Ketone potentiation of haloalkane-induced hepato- and nephrotoxicity. II. Implication of monooxygenases.

Abstract

Previous results in Sprague-Dawley rats indicate that acetone (A), methyl ethyl ketone (MEK), and methyl isobutyl ketone (MiBK) pretreatment (3 d, po) at dosages of 6.8 and 13.6 mmol/kg potentiate CCl4 hepatotoxicity and CHCl3 nephrotoxicity, respectively. The potentiation potency profile observed was MiBK > A > MEK for liver and A > MEK > or = MiBK for kidney toxicity (Raymond & Plaa, 1995). In the present study, hepatic and renal microsomes from A-, MEK-, and MiBK-pretreated rats (6.8 or 13.6 mmol/kg) were examined for cytochrome P-450 content, substrate-specific monooxygenase activity (aminopyrine and benzphetamine N-demethylase, aniline hydroxylase) and in vitro covalent binding of 14CHCl3 and 14CCl4. Of the three ketones, only MiBK significantly increased P-450 content of liver and renal cortical microsomes.
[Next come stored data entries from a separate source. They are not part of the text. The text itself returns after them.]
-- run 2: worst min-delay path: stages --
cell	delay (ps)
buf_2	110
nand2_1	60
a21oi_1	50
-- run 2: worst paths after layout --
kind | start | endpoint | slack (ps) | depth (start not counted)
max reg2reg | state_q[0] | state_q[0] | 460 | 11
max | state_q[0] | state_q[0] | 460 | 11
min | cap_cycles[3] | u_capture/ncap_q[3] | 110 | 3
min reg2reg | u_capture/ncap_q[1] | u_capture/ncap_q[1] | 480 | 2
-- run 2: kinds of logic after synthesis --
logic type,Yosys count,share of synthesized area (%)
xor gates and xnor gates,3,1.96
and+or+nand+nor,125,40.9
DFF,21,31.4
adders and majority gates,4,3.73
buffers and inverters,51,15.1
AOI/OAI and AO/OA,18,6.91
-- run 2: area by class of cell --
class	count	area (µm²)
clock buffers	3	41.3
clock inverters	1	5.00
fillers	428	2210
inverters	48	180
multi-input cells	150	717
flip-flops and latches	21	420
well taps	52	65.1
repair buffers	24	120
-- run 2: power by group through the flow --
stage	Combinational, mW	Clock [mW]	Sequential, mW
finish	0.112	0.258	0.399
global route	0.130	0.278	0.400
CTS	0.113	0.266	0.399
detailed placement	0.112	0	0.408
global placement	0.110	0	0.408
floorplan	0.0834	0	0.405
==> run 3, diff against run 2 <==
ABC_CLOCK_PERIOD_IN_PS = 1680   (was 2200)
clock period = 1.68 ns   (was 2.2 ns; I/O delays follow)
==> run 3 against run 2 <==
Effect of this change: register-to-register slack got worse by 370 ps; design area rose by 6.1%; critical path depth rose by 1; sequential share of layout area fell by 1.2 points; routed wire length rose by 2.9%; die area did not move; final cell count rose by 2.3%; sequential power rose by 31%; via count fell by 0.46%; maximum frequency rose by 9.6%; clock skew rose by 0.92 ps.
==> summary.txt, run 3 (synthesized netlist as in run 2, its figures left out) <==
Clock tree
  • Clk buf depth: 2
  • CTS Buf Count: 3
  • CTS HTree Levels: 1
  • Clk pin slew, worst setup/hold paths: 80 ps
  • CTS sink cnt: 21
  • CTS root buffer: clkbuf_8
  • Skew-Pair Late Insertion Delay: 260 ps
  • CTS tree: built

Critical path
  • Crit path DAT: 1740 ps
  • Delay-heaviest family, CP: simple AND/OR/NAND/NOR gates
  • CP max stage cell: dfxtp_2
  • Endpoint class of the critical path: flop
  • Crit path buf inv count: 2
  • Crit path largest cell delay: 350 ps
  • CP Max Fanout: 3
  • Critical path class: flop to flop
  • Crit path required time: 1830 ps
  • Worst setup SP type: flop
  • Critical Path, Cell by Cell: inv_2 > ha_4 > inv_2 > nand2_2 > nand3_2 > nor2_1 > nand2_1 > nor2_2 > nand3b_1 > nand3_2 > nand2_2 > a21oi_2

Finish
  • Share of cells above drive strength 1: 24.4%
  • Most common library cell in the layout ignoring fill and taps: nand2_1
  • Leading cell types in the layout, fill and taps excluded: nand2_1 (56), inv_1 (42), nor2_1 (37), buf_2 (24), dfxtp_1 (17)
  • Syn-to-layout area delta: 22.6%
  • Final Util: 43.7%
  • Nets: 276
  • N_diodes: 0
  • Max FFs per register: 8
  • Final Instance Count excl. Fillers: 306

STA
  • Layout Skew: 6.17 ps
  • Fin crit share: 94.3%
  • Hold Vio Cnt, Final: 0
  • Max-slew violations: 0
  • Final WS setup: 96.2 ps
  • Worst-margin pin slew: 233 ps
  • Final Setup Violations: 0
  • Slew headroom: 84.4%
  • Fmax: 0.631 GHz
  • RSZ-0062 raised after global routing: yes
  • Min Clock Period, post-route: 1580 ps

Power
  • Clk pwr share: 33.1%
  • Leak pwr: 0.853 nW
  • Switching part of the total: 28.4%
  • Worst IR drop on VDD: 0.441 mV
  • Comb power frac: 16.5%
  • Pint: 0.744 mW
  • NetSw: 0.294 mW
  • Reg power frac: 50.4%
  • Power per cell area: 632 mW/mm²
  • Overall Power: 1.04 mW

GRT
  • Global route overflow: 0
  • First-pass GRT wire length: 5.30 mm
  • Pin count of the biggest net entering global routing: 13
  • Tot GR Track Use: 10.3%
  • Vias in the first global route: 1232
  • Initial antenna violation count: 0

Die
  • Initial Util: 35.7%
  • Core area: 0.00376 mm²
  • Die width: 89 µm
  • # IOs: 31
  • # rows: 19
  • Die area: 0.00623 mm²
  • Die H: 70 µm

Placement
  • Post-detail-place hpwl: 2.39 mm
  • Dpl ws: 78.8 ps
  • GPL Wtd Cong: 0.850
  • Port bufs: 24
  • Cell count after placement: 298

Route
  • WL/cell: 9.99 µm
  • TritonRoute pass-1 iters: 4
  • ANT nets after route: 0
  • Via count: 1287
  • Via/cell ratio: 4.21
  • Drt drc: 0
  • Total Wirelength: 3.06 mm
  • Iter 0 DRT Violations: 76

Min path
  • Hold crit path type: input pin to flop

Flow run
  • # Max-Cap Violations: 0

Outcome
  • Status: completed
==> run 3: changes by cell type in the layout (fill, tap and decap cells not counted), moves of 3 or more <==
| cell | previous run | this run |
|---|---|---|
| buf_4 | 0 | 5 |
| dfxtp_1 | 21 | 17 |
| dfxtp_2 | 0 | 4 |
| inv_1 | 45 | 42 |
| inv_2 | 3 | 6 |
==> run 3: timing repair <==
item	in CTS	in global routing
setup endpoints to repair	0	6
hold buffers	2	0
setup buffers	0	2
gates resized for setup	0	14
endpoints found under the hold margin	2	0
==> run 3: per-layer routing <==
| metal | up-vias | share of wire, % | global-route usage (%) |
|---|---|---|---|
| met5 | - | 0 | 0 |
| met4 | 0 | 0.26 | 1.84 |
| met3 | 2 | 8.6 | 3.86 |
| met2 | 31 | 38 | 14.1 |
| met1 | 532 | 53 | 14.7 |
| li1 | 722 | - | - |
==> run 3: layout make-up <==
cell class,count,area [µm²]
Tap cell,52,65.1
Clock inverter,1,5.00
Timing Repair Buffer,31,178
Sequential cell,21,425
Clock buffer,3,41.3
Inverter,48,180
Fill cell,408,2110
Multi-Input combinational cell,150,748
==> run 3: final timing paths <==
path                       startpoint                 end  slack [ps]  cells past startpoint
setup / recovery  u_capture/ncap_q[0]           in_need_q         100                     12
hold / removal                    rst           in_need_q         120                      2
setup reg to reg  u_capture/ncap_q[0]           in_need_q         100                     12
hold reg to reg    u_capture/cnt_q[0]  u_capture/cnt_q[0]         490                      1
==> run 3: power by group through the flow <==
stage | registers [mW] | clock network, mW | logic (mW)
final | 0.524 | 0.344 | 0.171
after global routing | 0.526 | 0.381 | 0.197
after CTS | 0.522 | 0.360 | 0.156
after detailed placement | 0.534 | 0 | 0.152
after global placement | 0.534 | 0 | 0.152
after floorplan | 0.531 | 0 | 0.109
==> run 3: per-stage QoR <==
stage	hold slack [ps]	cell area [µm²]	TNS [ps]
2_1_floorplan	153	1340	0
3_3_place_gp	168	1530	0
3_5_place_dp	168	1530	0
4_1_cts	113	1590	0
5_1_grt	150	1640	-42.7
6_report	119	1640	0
File: src/rtl/mt_seed_fold.sv
`timescale 1ns/1ps
module mt_seed_fold
   import mt_seed_pkg::*;
(
   input  logic    clk,
   input  logic    rst,
   input  logic    load,
   input  word_t   load_val,
   input  logic    advance,
   input  stage3_t s3,
   output word_t   pend
);

   // stage 4: pending word, written to memory in the next write phase
   always_ff @(posedge clk) begin
      if (rst) begin
         pend <= '0;
      end else if (load) begin
         pend <= load_val;
      end else if (advance) begin
         pend <= s3.sum + s3.idxterm;
      end
   end

endmodule

File: src/rtl/mt_seed_expander.sv
`timescale 1ns/1ps
module mt_seed_expander
   import mt_seed_pkg::*;
#(
   parameter int unsigned TABLE_N      = 624,
   parameter logic [31:0] DEFAULT_SEED = 32'd5489,
   parameter bit          SHIFT_ADD    = 1'b1,
   parameter logic [31:0] MULT         = 32'd1812433253,
   localparam int unsigned IDX_W       = $clog2(TABLE_N)
)(
   input  logic              clk,
   input  logic              rst,
   input  logic              start,
   input  logic [31:0]       seed,
   output logic              wr_en,
   output logic [IDX_W-1:0]  wr_addr,
   output logic [31:0]       wr_data,
   output logic              done
);

   initial begin
      if (TABLE_N < 2)
         $fatal(1, "mt_seed_expander: TABLE_N must be at least 2");
      if (IDX_W >= WORD_W)
         $fatal(1, "mt_seed_expander: index wider than a state word");
      if (SHIFT_ADD && (MULT != MT_INIT_MULT))
         $fatal(1, "mt_seed_expander: shift-add variant fixes MULT");
   end

   logic             load;
   logic             active;
   phase_t           phase;
   logic [IDX_W-1:0] idx;
   word_t            pend;
   word_t            load_val;
   stage3_t          s3;

   assign load_val = start ? seed : DEFAULT_SEED;

   mt_seed_sequencer #(
      .TABLE_N (TABLE_N),
      .IDX_W   (IDX_W)
   ) u_seq (
      .clk    (clk),
      .rst    (rst),
      .start  (start),
      .load   (load),
      .active (active),
      .phase  (phase),
      .idx    (idx),
      .done   (done)
   );

   mt_seed_mix #(
      .IDX_W     (IDX_W),
      .SHIFT_ADD (SHIFT_ADD),
      .MULT      (MULT)
   ) u_mix (
      .clk     (clk),
      .word_in (pend),
      .idx     (idx),
      .s3      (s3)
   );

   mt_seed_fold u_fold (
      .clk      (clk),
      .rst      (rst),
      .load     (load),
      .load_val (load_val),
      .advance  (active && phase[PH_LAST]),
      .s3       (s3),
      .pend     (pend)
   );

   assign wr_en   = active && phase[PH_WRITE];
   assign wr_addr = idx;
   assign wr_data = pend;

endmodule
File: src/rtl/ubc_btn_sync.sv
// Module: brings WIDTH asynchronous button levels into the clock domain
// through two flops each, and emits a one-cycle pulse on each rising edge.
// Assumes: inputs are held high for at least two clock cycles per press.
module ubc_btn_sync #(
    parameter int WIDTH = 3
) (
    input  logic             clk,
    input  logic             rst_n,
    input  logic [WIDTH-1:0] raw,
    output logic [WIDTH-1:0] rise
);

    genvar gi;
    generate
        for (gi = 0; gi < WIDTH; gi++) begin : g_btn
            logic meta_q;
            logic sync_q;
            logic last_q;

            // Two-flop synchroniser followed by a history flop for edge detection.
            always_ff @(posedge clk) begin
                if (!rst_n) begin
                    meta_q <= 1'b0;
                    sync_q <= 1'b0;
                    last_q <= 1'b0;
                end else begin
                    meta_q <= raw[gi];
                    sync_q <= meta_q;
                    last_q <= sync_q;
                end
            end

            assign rise[gi] = sync_q & ~last_q;

            AST_EDGE_ONE_CYCLE: assert property (@(posedge clk) disable iff (!rst_n)
                rise[gi] |=> !rise[gi]);
        end
    endgenerate

endmodule
===== src/rtl/gbar_claim.sv =====
module gbar_claim
    import gbar_pkg::*;
(
    input  logic       clk,
    input  logic       rst_n,
    input  logic       valid,
    input  logic       is_io,
    input  xfer_size_e size,
    input  logic       mem_hit,
    input  logic       io_hit,
    input  pwr_state_e pwr,
    input  logic       io_en,
    input  logic       mem_en,
    input  logic       dev_off,
    input  logic       gfx_dis,
    output logic       claim
);

    typedef struct packed {
        logic claim;
    } claim_state_t;

    claim_state_t st_d, st_q;
    logic io_allowed;
    logic size_ok;

    assign io_allowed = (pwr == PWR_D0) && io_en && !dev_off && !gfx_dis;
    assign size_ok    = (size != XFER_RSVD);

    always_comb begin
        st_d = st_q;
        st_d.claim = 1'b0;
        if (valid && size_ok) begin
            if (is_io) st_d.claim = io_hit && io_allowed;
            else       st_d.claim = mem_hit && mem_en;
        end
    end

    always_ff @(posedge clk) begin
        if (!rst_n) st_q <= '0;
        else        st_q <= st_d;
    end

    assign claim = st_q.claim;

endmodule


===== src/rtl/gbar_decode_top.sv =====
module gbar_decode_top
    import gbar_pkg::*;
#(
    parameter int          MEM_WIN_LOG2 = 19,
    parameter int          IO_SPACE_W   = 16,
    parameter int          IO_WIN_LOG2  = 3,
    parameter logic [5:0]  MEM_DW_IDX   = 6'd5,
    parameter logic [5:0]  IO_DW_IDX    = 6'd6
) (
    input  logic        clk,
    input  logic        rst_n,
    input  logic        cfg_wr_en,
    input  logic        cfg_rd_en,
    input  logic [5:0]  cfg_dword,
    input  logic [3:0]  cfg_be,
    input  logic [31:0] cfg_wdata,
    output logic [31:0] cfg_rdata,
    input  logic        cpu_valid,
    input  logic [31:0] cpu_addr,
    input  logic        cpu_is_io,
    input  logic [1:0]  cpu_size,
    input  logic [1:0]  pm_state,
    input  logic        io_en,
    input  logic        mem_en,
    input  logic        dev_off,
    input  logic        gfx_dis,
    output logic        cpu_claim
);

    localparam int ADDR_W = CFG_DATA_W;

    logic [ADDR_W-1:MEM_WIN_LOG2]   mem_base;
    logic [IO_SPACE_W-1:IO_WIN_LOG2] io_base;
    logic mem_hit, io_hit;
    logic unused_addr_bits;

    assign unused_addr_bits = ^cpu_addr[IO_WIN_LOG2-1:0];

    gbar_cfg_regs #(
        .MEM_WIN_LOG2 (MEM_WIN_LOG2),
        .IO_SPACE_W   (IO_SPACE_W),
        .IO_WIN_LOG2  (IO_WIN_LOG2),
        .MEM_DW_IDX   (MEM_DW_IDX),
        .IO_DW_IDX    (IO_DW_IDX)
    ) regs_i (
        .clk      (clk),
        .rst_n    (rst_n),
        .wr_en    (cfg_wr_en),
        .rd_en    (cfg_rd_en),
        .dword    (cfg_dword),
        .be       (cfg_be),
        .wdata    (cfg_wdata),
        .rdata    (cfg_rdata),
        .mem_base (mem_base),
        .io_base  (io_base)
    );

    gbar_win_match #(
        .ADDR_W   (ADDR_W),
        .SPACE_W  (ADDR_W),
        .WIN_LOG2 (MEM_WIN_LOG2)
    ) mem_match_i (
        .addr_hi (cpu_addr[ADDR_W-1:MEM_WIN_LOG2]),
        .base    (mem_base),
        .hit     (mem_hit)
    );

    gbar_win_match #(
        .ADDR_W   (ADDR_W),
        .SPACE_W  (IO_SPACE_W),
        .WIN_LOG2 (IO_WIN_LOG2)
    ) io_match_i (
        .addr_hi (cpu_addr[ADDR_W-1:IO_WIN_LOG2]),
        .base    (io_base),
        .hit     (io_hit)
    );

    gbar_claim claim_i (
        .clk     (clk),
        .rst_n   (rst_n),
        .valid   (cpu_valid),
        .is_io   (cpu_is_io),
        .size    (xfer_size_e'(cpu_size)),
        .mem_hit (mem_hit),
        .io_hit  (io_hit),
        .pwr     (pwr_state_e'(pm_state)),
        .io_en   (io_en),
        .mem_en  (mem_en),
        .dev_off (dev_off),
        .gfx_dis (gfx_dis),
        .claim   (cpu_claim)
    );

endmodule


===== config.mk =====
export PLATFORM = sky130hd
export DESIGN_NAME = gbar_decode_top
export DESIGN_NICKNAME = d
export VERILOG_FILES = /design/src/rtl/gbar_pkg.sv /design/src/rtl/gbar_cfg_regs.sv /design/src/rtl/gbar_win_match.sv /design/src/rtl/gbar_claim.sv /design/src/rtl/gbar_decode_top.sv
export SDC_FILE = /design/constraint.sdc
export NUM_CORES = 1
export LEC_CHECK = 0
export ABC_CLOCK_PERIOD_IN_PS = 3840
export CAP_MARGIN = 10
export CORE_MARGIN = 2
export CORE_UTILIZATION = 44
export CTS_BUF_LIST = sky130_fd_sc_hd__clkbuf_4 sky130_fd_sc_hd__clkbuf_8 sky130_fd_sc_hd__clkbuf_16
export DETAILED_ROUTE_END_ITERATION = 16
export HOLD_SLACK_MARGIN = 0.1
export PLACE_DENSITY = 0.85
export SLEW_MARGIN = 20
export SYNTH_ARGS = -nofsm -noshare
export SYNTH_HDL_FRONTEND = slang
export SYNTH_SLANG_ARGS = --single-unit

===== constraint.sdc =====
create_clock -name clk -period 3.84 [get_ports clk]
set_input_delay 0.768 -clock clk [delete_from_list [all_inputs] [get_ports clk]]
set_output_delay 0.768 -clock clk [all_outputs]
set_load 0.005 [all_outputs]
Similarly, 14CCl4 covalent binding under aerobic and anaerobic conditions was significantly increased by MiBK pretreatment only. 14CHCl3 covalent binding by renal cortical microsomes was significantly increased only under aerobic conditions by MiBK pretreatment. MiBK (13.6 mmol/kg) increased (threefold) aminopyrine N-demethylation in both liver and kidney, but only benzphetamine N-demethylation (two-fold, at 6.8 and 13.6 mmol/kg) in liver; A and MEK had no effect on either monooxygenase. All ketones at dosages of 6.8 and 13.6 mmol/kg increased aniline hydroxylation in liver (two-fold) and kidney (fivefold). Comparable profiles for P-450 induction, haloalkane covalent binding, and aminopyrine or benzphetamine N-demethylase activity were observed in liver and kidney microsomes. This profile was consistent with the ketone potentiation potency ranking profile observed in vivo for liver but not kidney injury. These findings affirm the importance of ketone-enhanced bioactivation for potentiation of CCl4 hepatotoxicity but suggest an alternative mechanism for CHCl3 nephrotoxicity.